Many major restaurant chains have responded to growing consumer preferences and adopted policies that move beyond weaker FDA guidelines including Subway, Panera Bread, McDonald’s, Chick-fil-A, Chipotle and, most recently, Wendy’s, according to a new report by Friends of the Earth and allies.
“There’s a perception that ‘sit down’ restaurants serve a higher-end product than fast food chains,” Wellington says. “But in this case it’s McDonald’s and Chick-fil-A that are raising the bar, and Olive Garden that’s falling short. We’re hoping to change that.”
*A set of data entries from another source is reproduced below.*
**src/rtl/ct_addsub_engine.sv**
```systemverilog
// ct_addsub_engine
// Walks the DIMENSION+1 words of two ciphertexts in shared memory, combines
// each pair modulo 2^CIPHERTEXT_WIDTH (add: A+B, subtract: B-A) and writes
// the result to the destination ciphertext. Each element is read, read,
// then written, so in-place destinations are safe.
module ct_addsub_engine #(
    parameter int CIPHERTEXT_WIDTH = 10,
    parameter int DIMENSION        = 2,
    parameter int DATA_WIDTH       = 128,
    parameter int ADDR_WIDTH       = 10
) (
    input  logic                  wb_clk_i,
    input  logic                  wb_rst_ni,

    // Decoded command from the opcode decoder
    input  logic                  cmd_valid,
    output logic                  cmd_ready,
    input  logic                  cmd_op,
    input  logic [ADDR_WIDTH-1:0] cmd_src_a,
    input  logic [ADDR_WIDTH-1:0] cmd_src_b,
    input  logic [ADDR_WIDTH-1:0] cmd_dst,

    // Shared ciphertext memory (read data valid one cycle after mem_rd_en)
    output logic                  mem_rd_en,
    output logic [ADDR_WIDTH-1:0] mem_rd_addr,
    input  logic [DATA_WIDTH-1:0] mem_rd_data,
    output logic                  mem_wr_en,
    output logic [ADDR_WIDTH-1:0] mem_wr_addr,
    output logic [DATA_WIDTH-1:0] mem_wr_data,

    // Status reflected to the host
    output logic                  busy,
    output logic                  done
);

    // Element index must be able to hold DIMENSION; keep at least one bit.
    localparam int IDX_W = (DIMENSION > 0) ? $clog2(DIMENSION + 1) : 1;
    localparam logic [IDX_W-1:0] LAST_IDX = IDX_W'(DIMENSION);

    typedef enum logic [2:0] {
        IDLE,
        RD_A,
        RD_B,
        WR,
        DONE
    } state_t;

    state_t                      state;
    logic [IDX_W-1:0]            idx;
    logic                        op_q;
    logic [ADDR_WIDTH-1:0]       src_a_q;
    logic [ADDR_WIDTH-1:0]       src_b_q;
    logic [ADDR_WIDTH-1:0]       dst_q;
    logic [CIPHERTEXT_WIDTH-1:0] a_reg;

    logic [IDX_W-1:0]            idx_inc;
    logic [ADDR_WIDTH-1:0]       idx_ext;
    logic [ADDR_WIDTH-1:0]       idx_inc_ext;
    logic [CIPHERTEXT_WIDTH-1:0] b_word;
    logic [CIPHERTEXT_WIDTH-1:0] result;

    assign idx_inc     = idx + IDX_W'(1);
    assign idx_ext     = ADDR_WIDTH'(idx);
    assign idx_inc_ext = ADDR_WIDTH'(idx_inc);

    // Operand B is the word returned for the RD_B read, present during WR.
    assign b_word = mem_rd_data[CIPHERTEXT_WIDTH-1:0];

    // Truncation to CIPHERTEXT_WIDTH bits is the modular reduction.
    assign result = op_q ? (b_word - a_reg) : (a_reg + b_word);

    // NOTE: write data is the only output not held in a flop because operand B
    // arrives in the WR cycle itself; gating on mem_wr_en keeps it 0 elsewhere.
    assign mem_wr_data = mem_wr_en ? DATA_WIDTH'(result) : '0;

    // Sequencer: command capture, element walk, and registered status/strobes.
    always_ff @(posedge wb_clk_i or negedge wb_rst_ni) begin
        if (!wb_rst_ni) begin
            state       <= IDLE;
            idx         <= '0;
            op_q        <= 1'b0;
            src_a_q     <= '0;
            src_b_q     <= '0;
            dst_q       <= '0;
            a_reg       <= '0;
            cmd_ready   <= 1'b1;
            busy        <= 1'b0;
            done        <= 1'b0;
            mem_rd_en   <= 1'b0;
            mem_rd_addr <= '0;
            mem_wr_en   <= 1'b0;
            mem_wr_addr <= '0;
        end else begin
            // NOTE: non-blocking assignments so every register samples the
            // pre-edge values, independent of statement order.
            case (state)
                IDLE: begin
                    if (cmd_valid && cmd_ready) begin
                        op_q        <= cmd_op;
                        src_a_q     <= cmd_src_a;
                        src_b_q     <= cmd_src_b;
                        dst_q       <= cmd_dst;
                        idx         <= '0;
                        state       <= RD_A;
                        cmd_ready   <= 1'b0;
                        busy        <= 1'b1;
                        mem_rd_en   <= 1'b1;
                        mem_rd_addr <= cmd_src_a;
                    end
                end

                RD_A: begin
                    state       <= RD_B;
                    mem_rd_addr <= src_b_q + idx_ext;
                end

                RD_B: begin
                    a_reg       <= mem_rd_data[CIPHERTEXT_WIDTH-1:0];
                    state       <= WR;
                    mem_rd_en   <= 1'b0;
                    mem_rd_addr <= '0;
                    mem_wr_en   <= 1'b1;
                    mem_wr_addr <= dst_q + idx_ext;
                end

                WR: begin
                    mem_wr_en   <= 1'b0;
                    mem_wr_addr <= '0;
                    if (idx == LAST_IDX) begin
                        state <= DONE;
                        done  <= 1'b1;
                    end else begin
                        idx         <= idx_inc;
                        state       <= RD_A;
                        mem_rd_en   <= 1'b1;
                        mem_rd_addr <= src_a_q + idx_inc_ext;
                    end
                end

                DONE: begin
                    state     <= IDLE;
                    done      <= 1'b0;
                    busy      <= 1'b0;
                    cmd_ready <= 1'b1;
                end

                default: begin
                    state       <= IDLE;
                    done        <= 1'b0;
                    busy        <= 1'b0;
                    cmd_ready   <= 1'b1;
                    mem_rd_en   <= 1'b0;
                    mem_rd_addr <= '0;
                    mem_wr_en   <= 1'b0;
                    mem_wr_addr <= '0;
                end
            endcase
        end
    end

endmodule
```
Last spring, a coalition of environmental, consumer, and animal welfare groups delivered a petition signed by more than 130,000 consumers urging Olive Garden to improve sourcing practices and go beyond the lackluster FDA guidelines with a strong policy that eliminates the routine use of antibiotics on animals that aren’t sick for both growth promotion and disease prevention. Olive Garden recently received an F grade in Chain Reaction, a report and scorecard that grades restaurant’s policies on antibiotics.